As(V) adsorption on raw coffee, coffee-PEI and coffee-PEI-Fe (The adsorbent concentration is 0.5 g/L, the initial pH is 7.1, at room temperature).
Successive extraction of As(V), Cu(II) and P(V) ions on coffee-PEI-Fe adsorbent
Figure 5 shows the successive extraction of As(V), Cu(II) and P(V) ions on coffee-FEI-Fe adsorbent. It can be seen that As(V) ion extraction on coffee-PEI-Fe increased from 1 to 85 mg/g with an increase in initial concentration of arsenate from 5 to 100 mg/L. Meanwhile, Cu(II) ion extraction capacity was also increased with an increasing initial concentrations, and the maximum extraction capacity was reached to 161 mg/g. After As(V) anion adsorption, the effective negative charges on the surface of coffee-PEI-Fe favors the adsorption of Cu(II) cations from solution. Similarly, adsorption of Cu(II) cations enhances the net positive charges on the surface and facilitate the adsorption of P(V) anions with an adsorption capacity of about 48 mg/g, when the initial concentration of P(V) anion used was 100 mg/L. Thus, layer-by-layer adsorption of oppositely charged ions was achieved through the maximization of electrostatic attraction between the ions. We hope that such successive removal of pollutant will be useful for treating effluents from various industries, in which the chemical nature of the pollutants is well established.

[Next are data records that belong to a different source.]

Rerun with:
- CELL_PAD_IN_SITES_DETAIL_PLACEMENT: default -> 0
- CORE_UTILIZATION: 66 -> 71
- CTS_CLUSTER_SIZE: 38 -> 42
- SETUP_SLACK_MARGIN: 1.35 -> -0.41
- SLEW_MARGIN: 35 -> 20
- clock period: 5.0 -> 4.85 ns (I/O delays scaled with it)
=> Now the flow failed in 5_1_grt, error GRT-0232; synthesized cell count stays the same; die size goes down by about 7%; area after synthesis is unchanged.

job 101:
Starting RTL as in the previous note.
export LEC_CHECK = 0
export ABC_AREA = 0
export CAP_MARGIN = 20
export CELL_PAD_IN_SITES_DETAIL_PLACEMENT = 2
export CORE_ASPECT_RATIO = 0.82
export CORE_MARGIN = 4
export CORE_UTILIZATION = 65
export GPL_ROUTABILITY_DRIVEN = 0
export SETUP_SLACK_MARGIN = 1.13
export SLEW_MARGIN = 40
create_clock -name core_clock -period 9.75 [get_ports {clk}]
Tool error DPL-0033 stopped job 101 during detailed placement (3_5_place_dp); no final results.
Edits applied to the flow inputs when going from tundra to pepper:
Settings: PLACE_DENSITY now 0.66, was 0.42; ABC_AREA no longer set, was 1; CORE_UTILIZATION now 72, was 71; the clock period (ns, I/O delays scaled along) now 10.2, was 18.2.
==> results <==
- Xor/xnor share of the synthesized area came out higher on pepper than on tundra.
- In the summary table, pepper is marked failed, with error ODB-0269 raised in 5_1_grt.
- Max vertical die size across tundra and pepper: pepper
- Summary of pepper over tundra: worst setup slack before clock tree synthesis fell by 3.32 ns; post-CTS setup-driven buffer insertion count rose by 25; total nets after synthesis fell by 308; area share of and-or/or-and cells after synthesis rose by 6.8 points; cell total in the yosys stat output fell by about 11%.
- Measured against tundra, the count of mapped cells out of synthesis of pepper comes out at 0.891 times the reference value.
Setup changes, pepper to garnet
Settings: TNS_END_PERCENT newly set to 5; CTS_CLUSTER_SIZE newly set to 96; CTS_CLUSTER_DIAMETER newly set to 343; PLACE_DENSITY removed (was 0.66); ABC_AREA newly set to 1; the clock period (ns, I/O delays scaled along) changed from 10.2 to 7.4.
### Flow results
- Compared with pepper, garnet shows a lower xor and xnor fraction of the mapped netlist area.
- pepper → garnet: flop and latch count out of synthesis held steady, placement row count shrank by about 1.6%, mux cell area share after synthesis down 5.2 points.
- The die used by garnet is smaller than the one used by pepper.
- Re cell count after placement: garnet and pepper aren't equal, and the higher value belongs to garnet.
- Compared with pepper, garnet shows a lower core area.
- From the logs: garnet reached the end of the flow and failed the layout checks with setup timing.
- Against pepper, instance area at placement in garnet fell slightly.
==> flow/design.v (excerpt) <==
module risc16_core (
input  logic        clk, reset, start,
output logic        done,
output logic [6:0]  imem_addr,
input  logic [15:0] imem_rdata,
output logic [6:0]  dmem_addr,
output logic        dmem_we,
output logic [15:0] dmem_wdata,
input  logic [15:0] dmem_rdata
);
logic mem_we,reg_we,alusrc,reg_rd,lw_add_e,sw_add_e,lwi,w0,w1,ri;
logic [3:0] status;
logic [6:0] c_mem_addr,d_addr,daddr_in;
logic [15:0] ins, rdata_in;
logic [2:0] alu_cb;
logic [4:0] lw_addr,sw_addr_d, sw_addr_s;
assign ins = imem_rdata;
assign imem_addr = d_addr;
assign dmem_addr = daddr_in;
assign dmem_we = ~ri;
assign dmem_wdata = rdata_in;
control cb(.start(start), .clk(clk), .reset(reset), .status(status), .ins(ins), .alu_cb(alu_cb), .mem_addr(c_mem_addr), .mem_we(mem_we),.reg_we(reg_we),.alusrc(alusrc),.reg_rd(reg_rd),.lw_add_e(lw_add_e),.sw_add_e(sw_add_e),.lwi(lwi),.done(done), .w0(w0), .w1(w1), .lw_addr(lw_addr), .sw_addr_d(sw_addr_d), .sw_addr_s(sw_addr_s));
datapath dp(.clk(clk), .reg_we(reg_we), .alusrc(alusrc), .reg_rd(reg_rd), .lw_add_e(lw_add_e), .sw_add_e(sw_add_e), .lwi(lwi), .alu_cb(alu_cb), .mem_addr(c_mem_addr), .ins(ins), .addr(d_addr), .data(rdata_in), .status(status), .w0(w0), .w1(w1), .reset(reset), .lw_addr(lw_addr), .data_in(dmem_rdata), .daddr(daddr_in), .ri(ri), .sw_addr_d(sw_addr_d), .sw_addr_s(sw_addr_s));
endmodule
Size in the first run: ~580 flip-flops, about 67 I/O pins.
==> flow/config.mk <==
export PLATFORM = sky130hd
export DESIGN_NAME = risc16_core
export DESIGN_NICKNAME = risc16_core
export VERILOG_FILES = /design/flow/design.v
export SDC_FILE = /design/flow/constraint.sdc
export NUM_CORES = 4
export LEC_CHECK = 0
export CAP_MARGIN = 0
export CORE_MARGIN = 2
export CORE_UTILIZATION = 40
export HOLD_SLACK_MARGIN = -0.08
export SETUP_SLACK_MARGIN = 0.14
export SLEW_MARGIN = 20
==> flow/constraint.sdc <==
create_clock -name core_clock -period 7.0 [get_ports {clk}]
set_input_delay 1.4000 -clock core_clock [delete_from_list [all_inputs] [get_ports {clk}]]
set_output_delay 1.4000 -clock core_clock [all_outputs]
set_load 0.01 [all_outputs]
run.sh (not shown) runs the stock make flow with config.mk's settings and CLKGATE_MAP_FILE=.
The first run finished with timing, DRC and antenna clean.
Next try:
CAP_MARGIN = 20   (was 0)
CORE_UTILIZATION = 58   (was 40)
CTS_CLUSTER_SIZE = 24   (was unset)
HOLD_SLACK_MARGIN = unset   (was -0.08)
SETUP_SLACK_MARGIN = unset   (was 0.14)
clock period = 3.81 ns   (was 7.0 ns; I/O delays follow)
After rerunning: The new run finished but failed the layout checks on setup timing; cell area rises by 9.4%; sequential cell count is unchanged; synthesized cell count does not change.
Next try:
CORE_UTILIZATION = 66   (was 58)
SETUP_SLACK_MARGIN = -0.04   (was unset)
clock period = 5.48 ns   (was 3.81 ns; I/O delays follow)
Now the flow stopped in global routing with GRT-0232.
Synthesized cell count is unchanged.
Area after synthesis stays the same.
Die size fell by roughly a tenth.
Next try:
CORE_UTILIZATION = 59   (was 66)
CTS_CLUSTER_SIZE = unset   (was 24)
SETUP_SLACK_MARGIN = 1.62   (was -0.04)
clock period = 5.49 ns   (was 5.48 ns; I/O delays follow)
With this change the flow ran to the end with violations: setup timing.
Area after synthesis does not change.
Die area went up by 12%.
Synthesized cell count does not change.
Next try:
CORE_UTILIZATION = 72   (was 59)
CTS_CLUSTER_SIZE = 72   (was unset)
MAX_ROUTING_LAYER = met4   (was unset)
PLACE_DENSITY_LB_ADDON = 0.0   (was unset)
SETUP_SLACK_MARGIN = -0.48   (was 1.62)
clock period = 6.81 ns   (was 5.49 ns; I/O delays follow)
- The new run ran to the end with violations: setup timing
- design area shrinks by 14%
- setup slack gets worse by 310 ps
- global-route usage increases by 13 points
- wire length decreases by 0.61%
- flip-flop count stays the same
- power falls by 27%
- clock skew shrinks by 24 ps
- clock-buffer cell count climbs by 7
Power is estimated from default activity; no workload was simulated.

Experiments were done using the initial concentrations of As(V), Cu(II) and P(V) ions varied from 1 to 150 mg/L, the adsorbent concentration at 0.5 g/L, the initial pH of 7.1, at room temperature.

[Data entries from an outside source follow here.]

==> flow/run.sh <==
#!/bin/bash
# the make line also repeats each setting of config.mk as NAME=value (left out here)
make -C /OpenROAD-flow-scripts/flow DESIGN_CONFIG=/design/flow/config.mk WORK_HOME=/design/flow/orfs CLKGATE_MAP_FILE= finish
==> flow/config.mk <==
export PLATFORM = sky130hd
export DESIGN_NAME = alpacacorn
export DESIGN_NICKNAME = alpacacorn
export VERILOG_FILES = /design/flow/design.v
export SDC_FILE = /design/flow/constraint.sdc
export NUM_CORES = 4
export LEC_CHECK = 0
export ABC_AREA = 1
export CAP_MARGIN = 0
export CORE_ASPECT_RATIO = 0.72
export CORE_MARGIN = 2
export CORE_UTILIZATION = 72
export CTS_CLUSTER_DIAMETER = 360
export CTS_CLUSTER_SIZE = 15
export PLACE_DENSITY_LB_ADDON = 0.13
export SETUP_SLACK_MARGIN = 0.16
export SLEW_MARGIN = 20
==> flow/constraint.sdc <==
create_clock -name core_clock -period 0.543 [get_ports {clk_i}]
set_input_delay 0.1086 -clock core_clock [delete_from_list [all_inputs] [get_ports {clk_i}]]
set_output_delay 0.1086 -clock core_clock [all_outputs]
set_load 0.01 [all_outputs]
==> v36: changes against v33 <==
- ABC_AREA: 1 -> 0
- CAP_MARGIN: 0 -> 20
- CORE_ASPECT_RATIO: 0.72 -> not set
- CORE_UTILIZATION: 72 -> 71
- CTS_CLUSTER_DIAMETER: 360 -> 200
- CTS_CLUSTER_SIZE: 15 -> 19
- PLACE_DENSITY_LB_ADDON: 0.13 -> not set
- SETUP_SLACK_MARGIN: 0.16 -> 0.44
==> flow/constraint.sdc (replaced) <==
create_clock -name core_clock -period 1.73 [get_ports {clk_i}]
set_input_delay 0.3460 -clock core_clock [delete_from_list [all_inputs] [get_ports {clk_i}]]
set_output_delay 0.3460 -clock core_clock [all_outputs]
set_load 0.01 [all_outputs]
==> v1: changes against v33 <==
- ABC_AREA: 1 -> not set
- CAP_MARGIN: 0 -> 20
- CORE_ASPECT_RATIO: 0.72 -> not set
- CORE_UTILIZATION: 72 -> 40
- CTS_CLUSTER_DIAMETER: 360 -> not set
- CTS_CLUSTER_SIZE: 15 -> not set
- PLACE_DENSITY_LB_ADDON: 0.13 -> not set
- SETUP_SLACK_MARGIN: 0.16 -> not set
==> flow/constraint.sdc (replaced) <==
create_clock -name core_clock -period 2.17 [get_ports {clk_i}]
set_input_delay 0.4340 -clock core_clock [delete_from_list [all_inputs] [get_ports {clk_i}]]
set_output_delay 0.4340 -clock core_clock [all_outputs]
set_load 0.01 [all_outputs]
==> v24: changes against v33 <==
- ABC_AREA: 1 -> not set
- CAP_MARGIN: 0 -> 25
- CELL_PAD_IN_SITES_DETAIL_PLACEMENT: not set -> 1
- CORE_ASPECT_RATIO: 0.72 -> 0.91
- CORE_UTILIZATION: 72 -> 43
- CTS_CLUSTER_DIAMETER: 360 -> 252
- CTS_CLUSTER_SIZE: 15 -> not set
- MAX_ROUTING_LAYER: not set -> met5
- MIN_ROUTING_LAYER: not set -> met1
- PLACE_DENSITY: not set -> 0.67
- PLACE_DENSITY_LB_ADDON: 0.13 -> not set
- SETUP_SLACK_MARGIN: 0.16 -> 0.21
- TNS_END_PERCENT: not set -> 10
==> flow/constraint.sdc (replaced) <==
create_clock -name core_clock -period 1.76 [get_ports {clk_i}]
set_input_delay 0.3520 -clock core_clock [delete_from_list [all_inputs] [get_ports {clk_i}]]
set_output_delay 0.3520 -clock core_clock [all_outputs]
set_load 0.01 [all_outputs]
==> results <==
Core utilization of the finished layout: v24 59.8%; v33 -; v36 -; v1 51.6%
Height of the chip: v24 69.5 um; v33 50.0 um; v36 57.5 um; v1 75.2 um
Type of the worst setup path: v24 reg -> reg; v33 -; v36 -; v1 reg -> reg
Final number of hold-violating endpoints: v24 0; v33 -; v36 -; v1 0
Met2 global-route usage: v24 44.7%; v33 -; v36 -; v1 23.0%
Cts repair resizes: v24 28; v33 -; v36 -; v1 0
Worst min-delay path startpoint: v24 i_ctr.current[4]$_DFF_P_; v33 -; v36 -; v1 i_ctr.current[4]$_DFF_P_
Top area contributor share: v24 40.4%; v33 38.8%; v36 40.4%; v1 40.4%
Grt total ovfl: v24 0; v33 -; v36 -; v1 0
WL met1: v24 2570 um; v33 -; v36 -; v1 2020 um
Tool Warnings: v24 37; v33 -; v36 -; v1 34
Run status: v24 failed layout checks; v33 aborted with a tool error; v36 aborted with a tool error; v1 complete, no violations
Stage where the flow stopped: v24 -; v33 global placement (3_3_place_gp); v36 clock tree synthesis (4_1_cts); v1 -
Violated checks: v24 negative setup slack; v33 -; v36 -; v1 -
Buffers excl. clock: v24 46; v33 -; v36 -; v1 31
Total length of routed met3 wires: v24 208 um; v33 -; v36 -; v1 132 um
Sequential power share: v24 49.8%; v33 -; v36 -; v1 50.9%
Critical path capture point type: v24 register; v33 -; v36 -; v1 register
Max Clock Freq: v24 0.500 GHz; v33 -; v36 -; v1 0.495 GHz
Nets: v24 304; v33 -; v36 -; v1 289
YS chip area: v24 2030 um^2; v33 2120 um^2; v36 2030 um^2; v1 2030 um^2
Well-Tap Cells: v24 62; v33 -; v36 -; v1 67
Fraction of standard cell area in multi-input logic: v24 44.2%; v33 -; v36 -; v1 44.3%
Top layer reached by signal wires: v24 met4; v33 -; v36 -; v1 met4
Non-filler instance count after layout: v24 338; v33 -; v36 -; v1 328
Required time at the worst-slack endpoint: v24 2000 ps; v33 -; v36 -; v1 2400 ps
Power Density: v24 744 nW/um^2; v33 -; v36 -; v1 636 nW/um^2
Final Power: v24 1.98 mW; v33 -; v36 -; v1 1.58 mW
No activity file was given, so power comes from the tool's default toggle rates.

In order to estimate the change of surface charge during the consecutive adsorption, the zeta potentials of all adsorbents such as raw coffee cellulose, coffee-PEI, coffee-PEI-Fe, after As(V) anion adsorption (coffee-PEI-Fe-As), after Cu(II) cation adsorption (coffee-PEI-Fe-As-Cu) and after adsorption of P(V) anions (coffee-PEI-Fe-As-Cu-P), were measured and summarized in Table 2. The raw coffee cellulose after bleaching showed a zeta potential of −29.8 mV, indicating a negatively charged surface. After modification with PEI, the negative zeta potential was decreased to −3.92 mV owing to the presence of protonated amine groups on the surface. The zeta potential was increased to +41.6 mV after adsorption of Fe (III) ions on the surface, which facilitates the adsorption of negatively charged arsenate ions from solution. As expected, the adsorption of As(V) ions resulted in the reduction of positive zeta potential to +1.1 mV, which was again increased to +41 mV after Cu(II) cation adsorption. Similarly, adsorption of P(V) anion on the surface reduced the zeta potential to +21.1 mV. The consecutive increase and decrease in Zeta potentials indicated the layer-by-layer adsorption of cations and anions from solution.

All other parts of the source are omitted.